À l’Université: Apprentissages par problème

Parmi toutes les méthodes d’enseignement, je privilégie les méthodes actives, celles qui permettent aux étudiant.e.s d’apprendre en profondeur, en cherchant ce qu’ils ont besoin de savoir.

Je privilégie spécialement l’apprentissage par problème qui permet aux étudiant.e.s de se saisir d’un problème en fonction de leurs propres références religieuses et culturelles.
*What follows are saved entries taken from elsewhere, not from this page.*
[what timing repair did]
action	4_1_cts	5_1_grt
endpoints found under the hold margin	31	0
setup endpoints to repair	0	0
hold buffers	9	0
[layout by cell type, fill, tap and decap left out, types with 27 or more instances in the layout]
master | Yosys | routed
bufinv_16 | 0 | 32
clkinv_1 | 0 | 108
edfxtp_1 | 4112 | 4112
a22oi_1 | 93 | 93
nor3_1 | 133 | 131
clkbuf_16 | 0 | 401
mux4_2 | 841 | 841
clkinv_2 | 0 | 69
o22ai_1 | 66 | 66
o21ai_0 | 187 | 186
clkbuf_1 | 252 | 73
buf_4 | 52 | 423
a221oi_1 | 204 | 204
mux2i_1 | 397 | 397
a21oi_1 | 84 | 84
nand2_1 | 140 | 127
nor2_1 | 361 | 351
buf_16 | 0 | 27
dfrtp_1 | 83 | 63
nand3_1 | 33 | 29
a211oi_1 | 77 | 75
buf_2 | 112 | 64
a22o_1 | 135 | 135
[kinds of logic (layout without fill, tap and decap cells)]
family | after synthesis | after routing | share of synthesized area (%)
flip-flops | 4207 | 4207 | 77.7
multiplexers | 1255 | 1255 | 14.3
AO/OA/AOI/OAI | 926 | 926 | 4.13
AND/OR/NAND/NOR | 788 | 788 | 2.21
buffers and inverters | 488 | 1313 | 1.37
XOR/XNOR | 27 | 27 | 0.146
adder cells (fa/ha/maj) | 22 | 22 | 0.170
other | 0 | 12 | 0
File: config.mk
export PLATFORM = sky130hd
export DESIGN_NAME = ack_axis_bridge
export DESIGN_NICKNAME = d
export VERILOG_FILES = /design/src/rtl/ack_axis_bridge.sv
export SDC_FILE = /design/constraint.sdc
export NUM_CORES = 2
export LEC_CHECK = 0
export ABC_AREA = 1
export ABC_CLOCK_PERIOD_IN_PS = 23400
export BUFFER_PORTS_ARGS = -buffer_cell sky130_fd_sc_hd__clkbuf_2
export CORE_MARGIN = 3
export CORE_UTILIZATION = 30
export CTS_CLUSTER_DIAMETER = 80
export CTS_CLUSTER_SIZE = 40
export DETAILED_ROUTE_END_ITERATION = 8
export RECOVER_POWER = 25
export SYNTH_ARGS = -nofsm -noshare
export SYNTH_HDL_FRONTEND = slang
export SYNTH_SLANG_ARGS = --single-unit
File: constraint.sdc
create_clock -name clk -period 23.4 [get_ports clk]
set_input_delay 4.68 -clock clk [delete_from_list [all_inputs] [get_ports clk]]
set_output_delay 4.68 -clock clk [all_outputs]
set_load 0.1 [all_outputs]
File: src/rtl/ack_axis_bridge.sv
// ---------------------------------------------------------------------------
// ack_axis_bridge
//
// Bridges an ACK-builder word stream to a NetFPGA AXI-Stream master.
// The upstream source has no back-pressure and leaves in_rdy high with stale
// data after its last word. An input FSM (ACCEPT / DROP / HOLD) therefore
// frames packets. Words are staged in a store-and-forward word FIFO. A small
// per-packet metadata FIFO (depth 4) tracks committed packets and, when
// enabled, their byte lengths.
//
// Optional feature macro: ACK_TUSER_LEN_EN
//   When defined, tuser[15:0] carries the packet byte length, computed as
//   (words-1)*bytes_per_word + popcount(last tkeep).
//   When undefined, tuser[15:0] is zero and no length logic is built.
//
// Ports
//   clk            : sole clock, rising edge
//   reset          : synchronous, active-high
//   in_rdy         : upstream word-valid level
//   in_tdata       : upstream word
//   in_tkeep       : upstream byte enables (not all-ones marks the last word)
//   m_axis_tdata   : output payload
//   m_axis_tkeep   : output byte enables
//   m_axis_tuser   : NetFPGA metadata ([31:24] dst port, [23:16] src port)
//   m_axis_tvalid  : output beat valid
//   m_axis_tlast   : final beat of a packet
//   m_axis_tready  : downstream back-pressure
//   pkt_drop_cnt   : saturating count of packets dropped for lack of room
// ---------------------------------------------------------------------------
module ack_axis_bridge #(
  parameter int         C_S_AXIS_DATA_WIDTH  = 256,
  parameter int         C_S_AXIS_TUSER_WIDTH = 128,
  parameter int         FIFO_DEPTH_BITS      = 3,
  parameter int         MAX_PKT_WORDS        = 4,
  parameter logic [7:0] DST_PORT             = 8'h01
) (
  input  logic                                 clk,
  input  logic                                 reset,
  input  logic                                 in_rdy,
  input  logic [C_S_AXIS_DATA_WIDTH-1:0]       in_tdata,
  input  logic [C_S_AXIS_DATA_WIDTH/8-1:0]     in_tkeep,
  output logic [C_S_AXIS_DATA_WIDTH-1:0]       m_axis_tdata,
  output logic [C_S_AXIS_DATA_WIDTH/8-1:0]     m_axis_tkeep,
  output logic [C_S_AXIS_TUSER_WIDTH-1:0]      m_axis_tuser,
  output logic                                 m_axis_tvalid,
  output logic                                 m_axis_tlast,
  input  logic                                 m_axis_tready,
  output logic [15:0]                          pkt_drop_cnt
);

  localparam int LP_KEEP_W    = C_S_AXIS_DATA_WIDTH / 8;
  localparam int LP_DEPTH     = 1 << FIFO_DEPTH_BITS;
  localparam int LP_META_D    = 4;
  localparam int LP_WCNT_W    = $clog2(MAX_PKT_WORDS + 1);

  localparam logic [FIFO_DEPTH_BITS:0] LP_DEPTH_V  = (FIFO_DEPTH_BITS + 1)'(LP_DEPTH);
  localparam logic [FIFO_DEPTH_BITS:0] LP_MAX_V    = (FIFO_DEPTH_BITS + 1)'(MAX_PKT_WORDS);
  localparam logic [LP_KEEP_W-1:0]     LP_KEEP_ALL = '1;
  localparam logic [LP_WCNT_W-1:0]     LP_LAST_IDX = LP_WCNT_W'(MAX_PKT_WORDS - 1);
  localparam logic [LP_WCNT_W-1:0]     LP_WCNT_ONE = LP_WCNT_W'(1);
  localparam logic [2:0]               LP_META_FULL = 3'(LP_META_D);

  typedef enum logic [1:0] {
    ST_ACCEPT = 2'd0,
    ST_DROP   = 2'd1,
    ST_HOLD   = 2'd2
  } state_t;

  // Saturating 16-bit increment for the drop counter.
  function automatic logic [15:0] f_sat_inc16(input logic [15:0] val);
    if (val == 16'hFFFF) begin
      return val;
    end
    return val + 16'd1;
  endfunction

`ifdef ACK_TUSER_LEN_EN
  function automatic logic [15:0] f_popcount(input logic [LP_KEEP_W-1:0] keep);
    logic [15:0] n;
    n = '0;
    for (int i = 0; i < LP_KEEP_W; i++) begin
      n = n + 16'(keep[i]);
    end
    return n;
  endfunction
`endif

  // -------------------------------------------------------------------------
  // State
  // -------------------------------------------------------------------------
  state_t                          r_state;
  state_t                          w_state_nxt;

  logic [C_S_AXIS_DATA_WIDTH-1:0]  r_data_mem [LP_DEPTH];
  logic [LP_KEEP_W-1:0]            r_keep_mem [LP_DEPTH];
  logic                            r_last_mem [LP_DEPTH];

  logic [FIFO_DEPTH_BITS-1:0]      r_wr_ptr;
  logic [FIFO_DEPTH_BITS-1:0]      r_rd_ptr;
  logic [FIFO_DEPTH_BITS:0]        r_occ;
  logic [LP_WCNT_W-1:0]            r_wcnt;

  logic [1:0]                      r_meta_wr;
  logic [1:0]                      r_meta_rd;
  logic [2:0]                      r_meta_cnt;
  logic [15:0]                     r_drop_cnt;

`ifdef ACK_TUSER_LEN_EN
  logic [15:0]                     r_len_mem [LP_META_D];
  logic [15:0]                     w_len;
`endif

  logic [FIFO_DEPTH_BITS:0]        w_free;
  logic                            w_first;
  logic                            w_no_room;
  logic                            w_last_word;
  logic                            w_wr_en;
  logic                            w_commit;
  logic                            w_drop;
  logic                            w_rd;
  logic                            w_rd_last;

  // Room is judged from start-of-cycle occupancy so a concurrent read never
  // lets a packet in that could not be guaranteed MAX_PKT_WORDS slots.
  assign w_free      = LP_DEPTH_V - r_occ;
  assign w_first     = (r_wcnt == '0);
  assign w_no_room   = (w_free < LP_MAX_V) || (r_meta_cnt == LP_META_FULL);
  assign w_last_word = (in_tkeep != LP_KEEP_ALL) || (r_wcnt == LP_LAST_IDX);

`ifdef ACK_TUSER_LEN_EN
  assign w_len = 16'(r_wcnt) * 16'(LP_KEEP_W) + f_popcount(in_tkeep);
`endif

  // A packet becomes readable only once committed to the metadata FIFO, which
  // gives store-and-forward with one cycle of commit latency.
  assign m_axis_tvalid = (r_meta_cnt != 3'd0) && !reset;
  assign w_rd          = m_axis_tvalid && m_axis_tready;
  assign w_rd_last     = w_rd && r_last_mem[r_rd_ptr];

  // -------------------------------------------------------------------------
  // Input FSM
  // -------------------------------------------------------------------------
  always_ff @(posedge clk) begin
    if (reset) begin
      r_state <= ST_ACCEPT;
    end else begin
      r_state <= w_state_nxt;
    end
  end

  always_comb begin
    w_state_nxt = r_state;
    w_wr_en     = 1'b0;
    w_commit    = 1'b0;
    w_drop      = 1'b0;
    case (r_state)
      ST_ACCEPT: begin
        if (in_rdy) begin
          if (w_first && w_no_room) begin
            w_drop      = 1'b1;
            w_state_nxt = ST_DROP;
          end else begin
            w_wr_en = 1'b1;
            if (w_last_word) begin
              w_commit    = 1'b1;
              w_state_nxt = ST_HOLD;
            end
          end
        end
      end
      // Upstream keeps in_rdy high with stale data; only a low cycle re-arms.
      ST_DROP, ST_HOLD: begin
        if (!in_rdy) begin
          w_state_nxt = ST_ACCEPT;
        end
      end
      default: w_state_nxt = ST_ACCEPT;
    endcase
  end

  // -------------------------------------------------------------------------
  // FIFO control
  // -------------------------------------------------------------------------
  always_ff @(posedge clk) begin
    if (reset) begin
      r_wr_ptr   <= '0;
      r_rd_ptr   <= '0;
      r_occ      <= '0;
      r_wcnt     <= '0;
      r_meta_wr  <= '0;
      r_meta_rd  <= '0;
      r_meta_cnt <= '0;
      r_drop_cnt <= '0;
    end else begin
      if (w_wr_en) begin
        r_wr_ptr <= r_wr_ptr + 1'b1;
      end
      if (w_rd) begin
        r_rd_ptr <= r_rd_ptr + 1'b1;
      end
      case ({w_wr_en, w_rd})
        2'b10:   r_occ <= r_occ + 1'b1;
        2'b01:   r_occ <= r_occ - 1'b1;
        default: r_occ <= r_occ;
      endcase

      if (w_commit) begin
        r_wcnt <= '0;
      end else if (w_wr_en) begin
        r_wcnt <= r_wcnt + LP_WCNT_ONE;
      end

      if (w_commit) begin
        r_meta_wr <= r_meta_wr + 1'b1;
      end
      if (w_rd_last) begin
        r_meta_rd <= r_meta_rd + 1'b1;
      end
      case ({w_commit, w_rd_last})
        2'b10:   r_meta_cnt <= r_meta_cnt + 1'b1;
        2'b01:   r_meta_cnt <= r_meta_cnt - 1'b1;
        default: r_meta_cnt <= r_meta_cnt;
      endcase

      if (w_drop) begin
        r_drop_cnt <= f_sat_inc16(r_drop_cnt);
      end
    end
  end

  // -------------------------------------------------------------------------
  // FIFO storage (payload only; validity is tracked by the pointers above)
  // -------------------------------------------------------------------------
  always_ff @(posedge clk) begin
    if (w_wr_en) begin
      r_data_mem[r_wr_ptr] <= in_tdata;
      r_keep_mem[r_wr_ptr] <= in_tkeep;
      r_last_mem[r_wr_ptr] <= w_last_word;
    end
  end

`ifdef ACK_TUSER_LEN_EN
  always_ff @(posedge clk) begin
    if (w_commit) begin
      r_len_mem[r_meta_wr] <= w_len;
    end
  end
`endif

  // -------------------------------------------------------------------------
  // Output: payload forced to zero whenever no beat is offered
  // -------------------------------------------------------------------------
  always_comb begin
    m_axis_tdata = '0;
    m_axis_tkeep = '0;
    m_axis_tlast = 1'b0;
    m_axis_tuser = '0;
    if (m_axis_tvalid) begin
      m_axis_tdata        = r_data_mem[r_rd_ptr];
      m_axis_tkeep        = r_keep_mem[r_rd_ptr];
      m_axis_tlast        = r_last_mem[r_rd_ptr];
      m_axis_tuser[31:24] = DST_PORT;
`ifdef ACK_TUSER_LEN_EN
      m_axis_tuser[15:0]  = r_len_mem[r_meta_rd];
`endif
    end
  end

  assign pkt_drop_cnt = r_drop_cnt;

endmodule

==> flow_summary.yaml <==
run_status:
  status: "finished clean"
die:
  die_area_um2: 313000
  start_util: 0.303
  boundaryPins: 726
  die_y_um: 560
  die_x_um: 560
  core-area_um2: 304000
  row_count: 202
setup_path:
  required_ps: 18720
  crit_path_frequent_cell: "buf_4"
  cp.arrival_ps: 8160
  max_stage_delay_ps: 830
  ff2ff_setup_slack_ps: 17760
  crit_type: "input port to output port"
  crit_family: "buffers and inverters"
  cp_num_buf_inv: 5
  cp_slowest_cell: "buf_4"
  crit_fanout: 91
  crit_chain: "clkbuf_2 > buf_4 > a31oi_4 > buf_4 > buf_4 > o21ai_1 > a31oi_1 > clkbuf_2"
  end_kind: "output port"
  cp-start-kind: "input port"
timing:
  tns_ps: 0
  hold_viol_final: 0
  worst_pin_slew_ps: 1220
  clock.fmax_ghz: 0.0779
  fin_crit_ps: 12840
  rsz0062_at_grt: "no"
  setup_viol: 0
  slew_violations: 0
  fin_skew_ps: 56.4
  fin_crit_sh: 0.549
  relSlewSlack: 0.189
synthesis:
  synth_compound_area_frac: 0.120
  synth-simple-area-share: 0.0784
  syn_inst: 6999
  synth-xor-area-share: 0.00152
  synth_top_family_by_area: "compound AO/OA/AOI/OAI gates"
  synth.area.mux_share: 0
  syn-cell-area_um2: 91900
  synthAdderAreaFrac: 0.00172
  synth_area_per_cell_um2: 13.1
  ys_types: 30
  yosys_warnings: 0
  ys_ff_latch: 2349
  yosysSeqAreaShare: 0.763
clock_tree:
  hold_buffers: 0
  clkTransAtPathRegs_ps: 120
  cts_resized: 0
  insertion_delay_ps: 850
  cts-root-buf: "clkbuf_16"
  cts_tree: "done"
  cts.sinks: 2349
  clk_path_buf_depth: 4
  cts_buffers: 107
  cts_max_level: 3
  postCtsSetupBuffers: 0
power:
  p_int_mw: 6.48
  comb_power_share: 0.284
  pwr-share-clk: 0.238
  p_sw_mw: 4.07
  p_sw_frac: 0.386
  p_seq_frac: 0.478
  peakVddDrop_uv: 85.4
  p_per_area_nw_per_um2: 103
  power_mw: 10.6
  p_leak_nw: 32.8
routing:
  ant_nets: 0
  wl_per_cell_um: 21.4
  route.detailed.drc: 0
  routed_wl_um: 246000
  dr.first_iter.drc_count: 6096
  drt_first_pass_iters: 5
  vias_per_cell: 4.99
  via_count: 57500
global_route:
  antenna_found_initial: 40
  grt_pass1_wl_um: 361000
  grt_max_degree: 216
  grtUsageTotal: 0.149
  first_global_vias: 54000
  grt_overflow: 0
worst_hold_path:
  hold_path.class: "flop to flop"
placed_design:
  gp_congestion: 0.839
  hpwlAfterDp_um: 147000
  portBuffers: 598
finish:
  drive_gt1_frac: 0.0989
  fin_nets: 7629
  area_delta_synth_final_pct: 11.6
run:
  drv_cap: 0
registers in the layout, summed over array words and instances (netlist names), named ones only:
signal	cells
r_wcnt	3
r_keep_mem	256
r_meta_cnt	3
r_state	2
pkt_drop_cnt	16
r_last_mem	8
r_wr_ptr	3
r_occ	4
r_rd_ptr	3
r_data_mem	2048
power groups by stage:
stage	Clock [mW]	Combinational [mW]	Sequential, mW
after global routing	2.72	3.18	5.07
after CTS	2.58	3.01	5.04
after global placement	0	2.98	5.13
final	2.52	3.00	5.04
after floorplan	0	2.25	5.28
after detailed placement	0	3.01	5.14
metal layers:
metal  global-route usage  wire, um  vias to the layer above
li1                     -         -                    26100
met1                0.198    103000                    28800
met2                0.246    118000                     2186
met3               0.0233     16200                      368
met4               0.0581      9230                       24
met5                    0       167                        -
cell families after synthesis:
family	Yosys count
flip-flops	2349
other	1
AND/OR/NAND/NOR	1904
XOR/XNOR	16
buffers and inverters	652
AO/OA/AOI/OAI	2065
adder cells (fa/ha/maj)	12
Yosys cell counts (all sizes together):
library cell  number  area [um2]
clkbuf           290        1090
o22ai            288        1800
nor2            1785        6700
o21ai           1457        7300
a31oi            289        1810
xnor2              5        43.8
a21oi             29         145
nor3               4        31.3
inv               39         146
conb               1        3.75
dfxtp             37         741
xor2              11        96.3
o221ai             2        17.5
nand4              4        25.0
edfxtp          2312       69400
nand3b             1        7.51
buf              323        1930
ha                11         138
nand3             15        80.1
fa                 1        20.0
nand2             94         353
or2                1        6.26
placed cells by master (no fill, tap or decap), types with 12 or more instances in the layout:
master     instances
nand2_1           94
clkinv_8          12
a31oi_1          288
buf_4             98
clkbuf_2         415
conb_1           127
edfxtp_1        2312
nor2_1          1777
diode_2           26
inv_12            17
a21oi_1           29
clkbuf_16        109
clkinv_16         16
inv_1             35
clkbuf_1         185
o21ai_1          686
nand3_1           14
inv_8             16
o21ai_0          770
dfxtp_1           35
o22ai_1          288
worst register-to-register path, stage by stage, from the launching register on:
cell	delay [ps]
dfxtp_1	380
inv_1	70
ha_1	190
inv_1	50
nor2_1	60
nand2_1	90
nand2_1	270
inv_1	210
nand2_1	270
nor2_4	800
buf_4	870
buf_4	600
buf_4	590
buf_4	750
path summary, 6_finish.rpt:
| kind | end | depth (start not counted) | start |
|---|---|---|---|
| max | m_axis_tdata[110] | 8 | reset |
| min | r_state[1]$_SDFFE_PP0P_ | 2 | r_state[1]$_SDFFE_PP0P_ |
| max reg2reg | r_data_mem[6][44]$_DFFE_PP_ | 13 | r_wcnt[0]$_SDFFE_PP0P_ |
| min reg2reg | r_state[1]$_SDFFE_PP0P_ | 2 | r_state[1]$_SDFFE_PP0P_ |
final cells by class:
cell class	count	area, um2
diodes	26	65.1
clock buffers	111	2740
clock inverters	85	1500
fillers	29600	201000
inverters	39	169
multi-input cells	4124	19100
flip-flops and latches	2349	70200
well taps	4080	5100
repair buffers	704	3660
stage by stage:
stage	setup WS [ps]	instance area (um2)	hold slack [ps]	instances	util
after CTS	10670	103000	483	11500	0.338
final	10560	103000	484	11500	0.337
after global routing	10490	103000	517	11500	0.337
after floorplan	5260	92400	430	7125	-
after detailed placement	10680	98500	465	11300	0.324
after global placement	10830	98500	438	11300	0.324
No activity file was read; power rests on OpenSTA's default activity.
Cela me semble particulièrement indiqué quand les étudiant.e.s viennent de différents horizons théologiques (protestant, catholique, évangélique, pentecôtiste, etc.) et de différents contextes culturels (Québec, Etats-Unis, Caraïbes, Amérique latine; Suisse, France; Afrique de l’Ouest, Madagascar; Corée).

Anecdote amusante, lorsque j’étais professeur à l’Université de Montréal, je n’ai trouvé aucune Eglise qui veuille bien me proposer un problème. Par timidité ou parce que tout leur réussit? Entre 2010 et 2015, j’ai du ainsi créer une paroisse fictive, la Paroisse de Nulle-Part, qui  régulièrement soumettait un problème à la sagacité des étudiant-e-s de mes cours de théologie pratique.

J’inclus dans mon blogue les problèmes et les solutions imaginées par les étudiant.e.s. Tout le mérite leur revient.